• **What needs to be done**:
Output only the lines of the entries that follow, starting at the one with "Placed inst area" and running down to the one with "Fin. Hold Viols", both included and unchanged.

►

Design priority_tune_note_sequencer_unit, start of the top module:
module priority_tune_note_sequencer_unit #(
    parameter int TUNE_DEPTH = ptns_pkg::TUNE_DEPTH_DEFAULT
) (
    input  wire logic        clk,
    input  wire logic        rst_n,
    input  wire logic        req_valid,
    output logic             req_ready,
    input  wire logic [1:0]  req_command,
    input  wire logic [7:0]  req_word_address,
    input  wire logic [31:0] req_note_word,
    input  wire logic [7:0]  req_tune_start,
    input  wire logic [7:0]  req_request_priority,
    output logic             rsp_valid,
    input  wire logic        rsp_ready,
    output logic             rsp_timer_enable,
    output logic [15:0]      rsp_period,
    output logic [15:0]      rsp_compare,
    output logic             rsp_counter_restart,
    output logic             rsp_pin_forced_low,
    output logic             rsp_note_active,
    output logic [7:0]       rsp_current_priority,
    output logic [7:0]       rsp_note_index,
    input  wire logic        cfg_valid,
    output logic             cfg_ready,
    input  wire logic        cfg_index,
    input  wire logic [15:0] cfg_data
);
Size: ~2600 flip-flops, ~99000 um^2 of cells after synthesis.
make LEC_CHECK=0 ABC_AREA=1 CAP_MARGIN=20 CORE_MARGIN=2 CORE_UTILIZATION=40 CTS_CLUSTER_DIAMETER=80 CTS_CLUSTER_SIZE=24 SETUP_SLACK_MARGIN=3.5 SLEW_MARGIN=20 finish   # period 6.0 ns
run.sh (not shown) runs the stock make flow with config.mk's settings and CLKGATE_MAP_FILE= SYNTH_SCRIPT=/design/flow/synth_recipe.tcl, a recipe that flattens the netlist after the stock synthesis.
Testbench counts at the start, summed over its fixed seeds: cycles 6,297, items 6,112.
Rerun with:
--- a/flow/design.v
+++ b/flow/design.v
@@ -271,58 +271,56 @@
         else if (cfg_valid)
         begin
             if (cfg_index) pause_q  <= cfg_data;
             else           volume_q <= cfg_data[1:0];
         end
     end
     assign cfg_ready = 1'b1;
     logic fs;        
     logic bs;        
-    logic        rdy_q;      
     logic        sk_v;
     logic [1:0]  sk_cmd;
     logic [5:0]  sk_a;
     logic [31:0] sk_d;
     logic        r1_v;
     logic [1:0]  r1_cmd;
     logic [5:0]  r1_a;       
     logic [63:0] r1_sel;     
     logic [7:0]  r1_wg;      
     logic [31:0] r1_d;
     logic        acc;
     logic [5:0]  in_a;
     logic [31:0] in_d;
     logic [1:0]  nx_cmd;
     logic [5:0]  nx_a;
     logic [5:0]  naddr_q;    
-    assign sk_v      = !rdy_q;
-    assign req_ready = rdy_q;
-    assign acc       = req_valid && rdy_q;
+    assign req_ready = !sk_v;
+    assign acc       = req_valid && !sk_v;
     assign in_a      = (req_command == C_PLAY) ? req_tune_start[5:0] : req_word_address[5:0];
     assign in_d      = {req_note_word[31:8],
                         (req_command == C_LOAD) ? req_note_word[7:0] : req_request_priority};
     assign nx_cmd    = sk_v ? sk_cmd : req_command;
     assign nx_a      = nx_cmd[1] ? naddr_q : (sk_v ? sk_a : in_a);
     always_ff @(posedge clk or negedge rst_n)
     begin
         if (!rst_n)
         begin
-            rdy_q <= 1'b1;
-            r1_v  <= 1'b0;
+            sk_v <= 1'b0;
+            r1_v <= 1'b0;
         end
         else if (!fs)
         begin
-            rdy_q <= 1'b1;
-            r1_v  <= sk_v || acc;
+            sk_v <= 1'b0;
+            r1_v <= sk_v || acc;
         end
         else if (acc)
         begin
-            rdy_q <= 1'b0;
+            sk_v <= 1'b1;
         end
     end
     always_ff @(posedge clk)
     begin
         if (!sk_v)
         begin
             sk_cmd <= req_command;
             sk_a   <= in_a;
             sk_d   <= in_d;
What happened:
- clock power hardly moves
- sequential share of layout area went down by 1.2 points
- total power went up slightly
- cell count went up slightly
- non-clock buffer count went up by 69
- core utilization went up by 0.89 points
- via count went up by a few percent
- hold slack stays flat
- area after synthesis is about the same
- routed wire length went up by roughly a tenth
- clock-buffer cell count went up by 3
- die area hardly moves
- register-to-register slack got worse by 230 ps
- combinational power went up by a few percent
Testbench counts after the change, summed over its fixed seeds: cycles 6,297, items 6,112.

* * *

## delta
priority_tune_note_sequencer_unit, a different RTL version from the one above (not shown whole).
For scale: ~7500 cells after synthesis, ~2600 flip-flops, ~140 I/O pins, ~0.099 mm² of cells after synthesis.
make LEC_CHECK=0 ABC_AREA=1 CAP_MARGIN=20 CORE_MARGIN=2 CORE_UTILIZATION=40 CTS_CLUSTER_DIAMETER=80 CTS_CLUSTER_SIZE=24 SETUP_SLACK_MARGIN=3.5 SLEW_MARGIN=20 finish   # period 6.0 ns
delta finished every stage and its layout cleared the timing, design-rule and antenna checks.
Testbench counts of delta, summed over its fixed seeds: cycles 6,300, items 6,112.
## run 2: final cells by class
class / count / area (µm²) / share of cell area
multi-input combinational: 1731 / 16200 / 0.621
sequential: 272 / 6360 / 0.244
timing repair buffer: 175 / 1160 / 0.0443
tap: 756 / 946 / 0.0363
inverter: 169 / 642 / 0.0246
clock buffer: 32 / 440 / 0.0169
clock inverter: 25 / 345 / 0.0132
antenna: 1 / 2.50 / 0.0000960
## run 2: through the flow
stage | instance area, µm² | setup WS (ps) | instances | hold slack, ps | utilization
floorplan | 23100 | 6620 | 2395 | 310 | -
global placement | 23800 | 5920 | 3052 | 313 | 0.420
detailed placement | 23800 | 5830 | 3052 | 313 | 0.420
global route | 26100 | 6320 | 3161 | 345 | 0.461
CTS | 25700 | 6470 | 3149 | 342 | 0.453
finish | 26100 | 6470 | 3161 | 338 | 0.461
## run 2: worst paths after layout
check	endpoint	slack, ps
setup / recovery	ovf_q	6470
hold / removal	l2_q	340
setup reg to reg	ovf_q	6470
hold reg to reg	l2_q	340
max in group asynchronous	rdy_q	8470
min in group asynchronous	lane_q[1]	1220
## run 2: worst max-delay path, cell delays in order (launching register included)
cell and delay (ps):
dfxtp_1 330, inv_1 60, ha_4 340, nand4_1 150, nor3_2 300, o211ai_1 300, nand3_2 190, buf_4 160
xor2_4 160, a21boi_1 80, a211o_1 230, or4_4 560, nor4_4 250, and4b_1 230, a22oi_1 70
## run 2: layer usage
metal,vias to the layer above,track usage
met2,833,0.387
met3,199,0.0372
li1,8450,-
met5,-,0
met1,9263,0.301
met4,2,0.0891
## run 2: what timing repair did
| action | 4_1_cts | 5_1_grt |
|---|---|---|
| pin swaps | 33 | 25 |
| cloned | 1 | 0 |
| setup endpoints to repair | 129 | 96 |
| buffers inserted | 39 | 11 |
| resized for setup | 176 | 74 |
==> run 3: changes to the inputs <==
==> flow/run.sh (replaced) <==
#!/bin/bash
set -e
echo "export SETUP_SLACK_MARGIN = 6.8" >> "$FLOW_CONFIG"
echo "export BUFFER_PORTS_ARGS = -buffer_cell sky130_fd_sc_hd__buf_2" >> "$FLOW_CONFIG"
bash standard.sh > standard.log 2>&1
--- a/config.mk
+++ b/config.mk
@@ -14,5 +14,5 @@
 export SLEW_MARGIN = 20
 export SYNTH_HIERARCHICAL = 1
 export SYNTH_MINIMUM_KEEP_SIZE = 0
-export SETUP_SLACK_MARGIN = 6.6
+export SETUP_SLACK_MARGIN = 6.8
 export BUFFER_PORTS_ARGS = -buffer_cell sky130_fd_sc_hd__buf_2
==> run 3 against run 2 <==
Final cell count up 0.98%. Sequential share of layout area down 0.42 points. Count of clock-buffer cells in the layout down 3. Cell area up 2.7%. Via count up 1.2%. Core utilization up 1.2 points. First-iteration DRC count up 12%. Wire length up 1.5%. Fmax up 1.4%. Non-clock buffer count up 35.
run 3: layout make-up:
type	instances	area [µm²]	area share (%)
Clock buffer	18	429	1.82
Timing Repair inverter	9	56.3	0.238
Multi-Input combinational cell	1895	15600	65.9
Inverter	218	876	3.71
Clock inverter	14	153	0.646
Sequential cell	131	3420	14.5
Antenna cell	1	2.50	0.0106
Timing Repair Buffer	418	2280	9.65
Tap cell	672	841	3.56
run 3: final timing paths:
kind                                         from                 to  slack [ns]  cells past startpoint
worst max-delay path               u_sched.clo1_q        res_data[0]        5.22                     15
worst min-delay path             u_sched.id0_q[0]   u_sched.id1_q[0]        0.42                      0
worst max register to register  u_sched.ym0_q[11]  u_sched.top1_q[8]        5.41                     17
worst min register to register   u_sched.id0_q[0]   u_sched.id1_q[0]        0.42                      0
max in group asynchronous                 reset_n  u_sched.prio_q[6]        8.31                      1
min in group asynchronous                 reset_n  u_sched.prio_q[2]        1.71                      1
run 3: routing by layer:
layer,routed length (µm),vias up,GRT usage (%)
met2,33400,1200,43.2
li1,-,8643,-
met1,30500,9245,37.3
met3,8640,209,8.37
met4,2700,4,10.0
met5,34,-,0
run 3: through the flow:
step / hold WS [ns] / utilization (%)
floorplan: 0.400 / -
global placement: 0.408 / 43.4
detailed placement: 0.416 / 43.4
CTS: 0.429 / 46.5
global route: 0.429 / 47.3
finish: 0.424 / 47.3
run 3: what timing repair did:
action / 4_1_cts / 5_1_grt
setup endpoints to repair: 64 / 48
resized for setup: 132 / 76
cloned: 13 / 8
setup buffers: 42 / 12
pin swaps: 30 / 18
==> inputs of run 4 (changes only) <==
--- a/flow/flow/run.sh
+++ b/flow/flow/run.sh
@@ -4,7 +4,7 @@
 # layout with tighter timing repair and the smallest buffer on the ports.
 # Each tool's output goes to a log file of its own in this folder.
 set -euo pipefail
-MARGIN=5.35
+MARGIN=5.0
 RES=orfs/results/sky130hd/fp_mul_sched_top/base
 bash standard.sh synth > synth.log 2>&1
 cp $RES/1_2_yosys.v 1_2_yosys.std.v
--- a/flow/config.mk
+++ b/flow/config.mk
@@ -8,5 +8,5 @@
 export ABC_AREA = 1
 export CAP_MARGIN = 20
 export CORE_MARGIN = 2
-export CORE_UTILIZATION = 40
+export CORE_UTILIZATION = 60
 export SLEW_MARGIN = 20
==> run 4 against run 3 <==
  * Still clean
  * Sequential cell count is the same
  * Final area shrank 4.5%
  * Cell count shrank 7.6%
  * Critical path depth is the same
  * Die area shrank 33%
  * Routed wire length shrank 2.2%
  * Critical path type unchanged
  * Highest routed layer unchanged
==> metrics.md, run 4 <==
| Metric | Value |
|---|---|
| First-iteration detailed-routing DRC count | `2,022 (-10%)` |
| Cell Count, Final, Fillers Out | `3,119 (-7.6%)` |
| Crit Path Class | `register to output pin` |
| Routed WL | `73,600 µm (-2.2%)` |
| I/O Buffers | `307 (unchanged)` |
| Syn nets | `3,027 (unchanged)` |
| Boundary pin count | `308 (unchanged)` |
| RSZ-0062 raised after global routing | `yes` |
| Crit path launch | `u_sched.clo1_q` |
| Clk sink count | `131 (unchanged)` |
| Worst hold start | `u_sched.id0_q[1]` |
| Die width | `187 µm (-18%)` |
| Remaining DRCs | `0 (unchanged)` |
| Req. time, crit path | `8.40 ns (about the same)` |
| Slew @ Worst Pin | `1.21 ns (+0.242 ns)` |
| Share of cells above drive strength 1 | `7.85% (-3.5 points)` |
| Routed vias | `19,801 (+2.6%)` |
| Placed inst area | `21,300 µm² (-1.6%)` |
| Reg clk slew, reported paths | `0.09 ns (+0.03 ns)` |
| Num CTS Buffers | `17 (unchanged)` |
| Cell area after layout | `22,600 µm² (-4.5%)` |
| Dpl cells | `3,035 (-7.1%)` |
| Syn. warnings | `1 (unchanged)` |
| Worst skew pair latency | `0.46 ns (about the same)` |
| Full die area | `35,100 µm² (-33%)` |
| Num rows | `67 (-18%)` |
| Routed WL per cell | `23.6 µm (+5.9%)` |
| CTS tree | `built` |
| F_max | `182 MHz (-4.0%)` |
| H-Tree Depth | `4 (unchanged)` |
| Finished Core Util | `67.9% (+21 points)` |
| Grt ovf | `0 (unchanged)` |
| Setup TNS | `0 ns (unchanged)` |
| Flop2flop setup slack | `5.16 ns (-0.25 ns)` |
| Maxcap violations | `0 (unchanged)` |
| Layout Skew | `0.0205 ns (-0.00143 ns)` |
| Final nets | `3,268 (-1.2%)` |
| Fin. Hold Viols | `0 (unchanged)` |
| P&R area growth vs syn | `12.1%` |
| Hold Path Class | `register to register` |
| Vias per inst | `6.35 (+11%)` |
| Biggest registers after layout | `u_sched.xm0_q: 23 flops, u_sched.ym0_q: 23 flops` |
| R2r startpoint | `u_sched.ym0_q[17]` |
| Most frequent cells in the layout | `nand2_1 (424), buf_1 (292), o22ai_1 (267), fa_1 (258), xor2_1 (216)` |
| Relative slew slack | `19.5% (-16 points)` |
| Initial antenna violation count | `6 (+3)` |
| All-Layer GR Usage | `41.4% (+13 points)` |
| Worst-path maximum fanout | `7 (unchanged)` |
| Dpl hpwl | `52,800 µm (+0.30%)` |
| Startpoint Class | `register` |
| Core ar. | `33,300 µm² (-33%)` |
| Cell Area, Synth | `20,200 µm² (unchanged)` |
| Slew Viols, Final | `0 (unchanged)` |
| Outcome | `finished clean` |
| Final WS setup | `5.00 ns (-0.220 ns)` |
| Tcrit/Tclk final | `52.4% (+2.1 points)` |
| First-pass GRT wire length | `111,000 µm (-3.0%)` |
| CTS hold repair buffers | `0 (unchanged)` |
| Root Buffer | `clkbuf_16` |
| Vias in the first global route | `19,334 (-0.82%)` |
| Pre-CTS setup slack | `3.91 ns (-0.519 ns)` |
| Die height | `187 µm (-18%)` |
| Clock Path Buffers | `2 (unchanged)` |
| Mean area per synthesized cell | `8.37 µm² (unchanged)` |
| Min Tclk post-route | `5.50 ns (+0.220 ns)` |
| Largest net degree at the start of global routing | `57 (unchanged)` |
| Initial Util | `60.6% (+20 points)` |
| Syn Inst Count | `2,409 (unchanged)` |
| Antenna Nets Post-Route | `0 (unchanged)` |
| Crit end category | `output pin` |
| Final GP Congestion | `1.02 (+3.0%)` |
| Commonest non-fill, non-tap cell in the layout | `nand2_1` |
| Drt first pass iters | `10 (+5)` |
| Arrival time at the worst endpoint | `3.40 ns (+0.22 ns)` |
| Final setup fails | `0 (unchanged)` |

◄

• **Completed task**:
| Placed inst area | `21,300 µm² (-1.6%)` |
| Reg clk slew, reported paths | `0.09 ns (+0.03 ns)` |
| Num CTS Buffers | `17 (unchanged)` |
| Cell area after layout | `22,600 µm² (-4.5%)` |
| Dpl cells | `3,035 (-7.1%)` |
| Syn. warnings | `1 (unchanged)` |
| Worst skew pair latency | `0.46 ns (about the same)` |
| Full die area | `35,100 µm² (-33%)` |
| Num rows | `67 (-18%)` |
| Routed WL per cell | `23.6 µm (+5.9%)` |
| CTS tree | `built` |
| F_max | `182 MHz (-4.0%)` |
| H-Tree Depth | `4 (unchanged)` |
| Finished Core Util | `67.9% (+21 points)` |
| Grt ovf | `0 (unchanged)` |
| Setup TNS | `0 ns (unchanged)` |
| Flop2flop setup slack | `5.16 ns (-0.25 ns)` |
| Maxcap violations | `0 (unchanged)` |
| Layout Skew | `0.0205 ns (-0.00143 ns)` |
| Final nets | `3,268 (-1.2%)` |
| Fin. Hold Viols | `0 (unchanged)` |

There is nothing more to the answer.